No iron bars, no high walls, guards with no (visible) guns.There was a large room with dozens of bunk beds in rows, and I think a television.
The “Wall” was just a white line painted on the asphalt outside the building, which the prisoners were not allowed to cross.
I only know about minimum-security facilities in my state (Wisconsin), not about the federal facilities.
I’ll say this: If you’ve got to do time in a prison as a convicted felon, it’s better to do it in a minimum than in a medium or a maximum. They are less restrictive.
Inmates generally have more freedom of movement inside the facility, and get work-release privileges so that they can go out and earn money. In addition, the privileges inside the fence tend to be of a higher caliber; allowed more books, more approved electronics, more personal care items. Access to toilets that aren’t right next to your bed is better too, though they won’t always have a door.
But being locked up is still going to suck. No internet access (at least in my state), minimal to no computer access, closely monitored phone access, time constraints on when you can be out of your quarters, when you can go to canteen to buy your snackies and stamps, guards watching you every single day, etc. No conjugal visits. No smoking anywhere on the premises.

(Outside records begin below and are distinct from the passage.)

Context: an optimization exercise on an open-source flow, tuned for small area, a short achievable clock period and few clock cycles per item. The choices shown serve that exercise and are no tape-out recipe. RTL that was checked went through simulation tests only; none was proved equivalent to the original. The RTL of runs 6 to 9 was laid out without a check of its function. Power is estimated from default activity; no workload was simulated.

### design/flow/config.mk
export PLATFORM = sky130hd
export DESIGN_NAME = pe8_feeder
export DESIGN_NICKNAME = pe8_feeder
export VERILOG_FILES = /design/flow/design.v
export SDC_FILE = /design/flow/constraint.sdc
export NUM_CORES = 4
export LEC_CHECK = 0
export CAP_MARGIN = 20
export CORE_MARGIN = 2
export CORE_UTILIZATION = 30
export CTS_CLUSTER_DIAMETER = 100
export CTS_CLUSTER_SIZE = 25
export SETUP_SLACK_MARGIN = 1.95
export SLEW_MARGIN = 20
### design/flow/constraint.sdc
create_clock -name core_clock -period 4.0 [get_ports {clk}]
set_input_delay 0.8000 -clock core_clock [delete_from_list [all_inputs] [get_ports {clk}]]
set_output_delay 0.8000 -clock core_clock [all_outputs]
set_load 0.01 [all_outputs]
### design/flow/design.v
module pe8_feeder #(
  parameter int N      = 32,
  parameter int Q      = 19,
  parameter int E8     = 10,
  parameter int PE_LAT = 3
) (
  input  logic            clk,
  input  logic            rst_n,
  input  logic            i_start,
  input  logic [E8-1:0]   i_cfg_en,
  output logic            o_busy,
  input  logic            i_s_valid,
  output logic            o_s_ready,
  input  logic [N-1:0]    i_s_data,
  input  logic [N-1:0]    i_s_weight,
  output logic [14*N-1:0] o_pe_in,
  output logic [14*N-1:0] o_pe_w,
  output logic [E8-1:0]   o_pe_en,
  input  logic [7*N-1:0]  i_pe_res,
  output logic            o_m_valid,
  input  logic            i_m_ready,
  output logic [N-1:0]    o_m_data,
  output logic            o_m_last,
  output logic            o_done
);
  if (Q >= N || PE_LAT < 1) begin : g_param_check
    $error("pe8_feeder: parameters need Q < N and PE_LAT >= 1");
  end
  logic          r_p_v;             
  logic [E8-1:0] r_p_cfg;
  logic          r_l_v;             
  logic [E8-1:0] r_l_cfg;
  logic [3:0]    r_idx;             
  logic          r_s_ready;
  logic          r_b_v;             
  logic [E8-1:0] r_b_cfg;
  logic          r_pe_on;           
  logic [1:0]    r_bc;              
  logic [E8-1:0] r_pe_en;
  logic          r_done;
  logic [N-1:0]  r_sd [14];
  logic [N-1:0]  r_sw [14];
  logic [N-1:0]  r_bd [3];
  logic [N-1:0]  r_bw [3];
  logic [N-1:0]  r_res [7];
  logic [6:0]    r_rv;              
  logic [6:0]    r_rl;              
  logic w_l_full, w_s_hs, w_last_hs, w_start, w_l_take;
  logic w_b_end, w_b_now, w_b_start, w_b_v_nxt, w_pe_on_nxt, w_l_v_nxt;
  logic [3:0] w_idx_nxt;
  logic w_m_hs, w_cap, w_cap_full;
  logic [6:0] w_t, w_rv_sh;
  assign w_l_full  = r_l_cfg[E8-1];
  assign w_s_hs    = i_s_valid & r_s_ready;
  assign w_last_hs = w_s_hs & (r_idx == (w_l_full ? 4'd7 : 4'd13));
  assign w_start   = i_start & ~r_p_v;
  assign w_l_take  = (~r_l_v | w_last_hs) & (r_p_v | w_start);
  assign w_l_v_nxt = w_l_take | (r_l_v & ~w_last_hs);
  assign w_idx_nxt = w_l_take ? 4'd0 : (w_s_hs ? r_idx + 4'd1 : r_idx);
  assign w_b_end   = r_pe_on & (r_bc == 2'd3);
  assign w_b_now   = w_last_hs & ~r_pe_on &
                     (w_l_full ? (r_rv[6:4] == 3'd0) : (r_rv == 7'd0));
  assign w_b_start = r_b_v & ~r_pe_on &
                     (r_b_cfg[E8-1] ? (r_rv[6:4] == 3'd0) : (r_rv == 7'd0));
  assign w_pe_on_nxt = w_b_now | w_b_start | (r_pe_on & ~w_b_end);
  assign w_b_v_nxt   = w_last_hs | (r_b_v & ~w_b_end);
  assign w_s_ready_nxt = w_l_v_nxt & ((w_idx_nxt < 4'd3) | ~w_b_v_nxt |
                                      (w_pe_on_nxt & r_pe_on & (r_bc == 2'd2)));
  always_ff @(posedge clk or negedge rst_n) begin
    if (!rst_n) begin
      r_p_v     <= 1'b0;
      r_l_v     <= 1'b0;
      r_s_ready <= 1'b0;
      r_b_v     <= 1'b0;
      r_pe_on   <= 1'b0;
      r_pe_en   <= {E8{1'b0}};
      r_rv      <= 7'd0;
      r_done    <= 1'b0;
    end else begin
      r_p_v     <= r_p_v ? ~w_l_take : (w_start & ~w_l_take);
      r_l_v     <= w_l_v_nxt;
      r_s_ready <= w_s_ready_nxt;
      r_b_v     <= w_b_v_nxt;
      r_pe_on   <= w_pe_on_nxt;
      r_pe_en   <= w_b_now ? r_l_cfg : (w_pe_on_nxt ? r_b_cfg : {E8{1'b0}});
      r_rv      <= w_cap ? (w_cap_full ? (r_cap_lo ? 7'b0000001 : w_rv_sh | 7'b0010000)
                                       : 7'b1111111)
                         : w_rv_sh;
      r_done    <= w_m_hs & r_rl[0];
    end
  end
  always_ff @(posedge clk) begin
    r_idx <= w_idx_nxt;
    r_bc  <= r_pe_on ? r_bc + 2'd1 : 2'd0;
    if (w_start & ~r_p_v & ~w_l_take) r_p_cfg <= i_cfg_en;
    if (w_l_take) r_l_cfg <= r_p_v ? r_p_cfg : i_cfg_en;
    if (w_last_hs) r_b_cfg <= r_l_cfg;
  end
  logic          w_s_ready_nxt, w_l_full_nxt;
  logic [2:0]    r_we_b;            
  logic [13:0]   r_we_s;            
  logic          r_zero;            
  logic [N-1:0]  w_zd, w_zw;
  assign w_l_full_nxt = w_l_take ? (r_p_v ? r_p_cfg[E8-1] : i_cfg_en[E8-1]) : w_l_full;
  assign w_zd = r_zero ? {N{1'b0}} : i_s_data;
  assign w_zw = r_zero ? {N{1'b0}} : i_s_weight;
  always_ff @(posedge clk) begin
    for (int k = 0; k < 3; k++) r_we_b[k] <= w_l_v_nxt & (w_idx_nxt == 4'(k));
    for (int k = 0; k < 3; k++) r_we_s[k] <= w_s_ready_nxt & (w_idx_nxt == 4'd3);
    for (int k = 3; k < 8; k++) r_we_s[k] <= w_s_ready_nxt & (w_idx_nxt == 4'(k));
    for (int k = 8; k < 14; k++)
      r_we_s[k] <= w_s_ready_nxt & ((w_idx_nxt == 4'(k)) | ((w_idx_nxt == 4'd3) & w_l_full_nxt));
    r_zero <= (w_idx_nxt == 4'd3);
  end
  always_ff @(posedge clk) begin
    for (int k = 0; k < 3; k++) begin
      if (r_we_b[k]) begin
        r_bd[k] <= i_s_data;
        r_bw[k] <= i_s_weight;
      end
      if (r_we_s[k]) begin
        r_sd[k] <= r_bd[k];
        r_sw[k] <= r_bw[k];
      end
    end
    for (int k = 3; k < 8; k++) begin
      if (r_we_s[k]) begin
        r_sd[k] <= i_s_data;
        r_sw[k] <= i_s_weight;
      end
    end
    for (int k = 8; k < 14; k++) begin
      if (r_we_s[k]) begin
        r_sd[k] <= w_zd;
        r_sw[k] <= w_zw;
      end
    end
  end
  logic r_cap;                      
  logic r_cap_lo;                   
  logic [N-1:0] w_res4;
  assign w_m_hs = r_rv[0] & i_m_ready;
  always_comb begin
    w_t[0] = w_m_hs | ~r_rv[0];
    for (int k = 1; k < 7; k++) w_t[k] = w_t[k-1] | ~r_rv[k];
  end
  assign w_rv_sh    = ({1'b0, r_rv[6:1]} & w_t) | (r_rv & ~w_t);
  assign w_cap      = r_cap;
  assign w_cap_full = r_b_cfg[E8-1];
  assign w_res4     = w_cap_full ? i_pe_res[N-1:0] : i_pe_res[4*N +: N];
  always_ff @(posedge clk or negedge rst_n) begin
    if (!rst_n) begin
      r_cap    <= 1'b0;
      r_cap_lo <= 1'b0;
    end else begin
      r_cap    <= r_pe_on & (r_bc == 2'd2);
      r_cap_lo <= r_pe_on & (r_bc == 2'd2) & (~r_b_cfg[E8-1] | (w_rv_sh == 7'd0));
    end
  end
  always_ff @(posedge clk) begin
    for (int k = 0; k < 4; k++) begin
      if (r_cap_lo) begin
        r_res[k] <= i_pe_res[k*N +: N];
        r_rl[k]  <= (k == 0) & w_cap_full;
      end else if (w_t[k]) begin
        r_res[k] <= r_res[k+1];
        r_rl[k]  <= r_rl[k+1];
      end
    end
    for (int k = 4; k < 6; k++) begin
      if (r_cap) begin
        r_res[k] <= (k == 4) ? w_res4 : i_pe_res[k*N +: N];
        r_rl[k]  <= (k == 4) & w_cap_full;
      end else if (w_t[k]) begin
        r_res[k] <= r_res[k+1];
        r_rl[k]  <= r_rl[k+1];
      end
    end
    if (r_cap) begin
      r_res[6] <= i_pe_res[6*N +: N];
      r_rl[6]  <= 1'b1;
    end
  end
  for (genvar k = 0; k < 14; k++) begin : g_slot
    assign o_pe_in[k*N +: N] = r_sd[k];
    assign o_pe_w[k*N +: N]  = r_sw[k];
  end
  assign o_busy    = r_p_v;
  assign o_s_ready = r_s_ready;
  assign o_pe_en   = r_pe_en;
  assign o_m_valid = r_rv[0];
  assign o_m_data  = r_res[0];
  assign o_m_last  = r_rl[0];
  assign o_done    = r_done;
endmodule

And mess up, and it’s off to medium or maximum you go.
In our system, placement level is based on severity of the crime, likelihood to try to flee, past history of violence, past history of rule compliance/non-compliance, etc.
The book “Wiseguy” (on which GoodFellas is based) gives a pretty good of minimum security prison. In it Henry Hill gets transferred to a minimum security prison (I believe it was Allenwood) and gets himself a job on a farm, where he’s able to bribe one of the prison workers to bring him fast food. He made it seem like he was basically unsupervised most of the time at the farm and he even talks about his wife coming by and dropping drugs off for him there and even making love with him there.
He also converted to Judiasm and was able to go home for the Jewish holidays.
He made the rest of the facility seem pretty cushy too, at least compared to maximum security prisons. Chappachula’s description of Army barracks is a lot like what was described. Also the local chamber of commerce, or some such organization, offered training so the prisoners could get into a legitimate business after they got out.
Keep in mind that this would have been in the early 1970s, so it could very well be much different now.
I wouldn’t want to be locked up, though if I ever had to go prison, this would definitely be the way to go.
Seeing how Madoff has recently been denied bail while awaiting sentencing due to being a flight risk, is there really a chance he could be sent to a minimum security prison?
This is strictly IMHO, but if I were in Madoff’s shoes, escaping to Europe would seem very appealing before the guilty verdict, if at all possible. After the guilty verdict, I would be on my best behavior and not even think about crossing the line, lest I be sent to a more restrictive prison.
I imagine the judge would see it this way too.
Seems to me that his would make prison life much better for those who don’t mess up.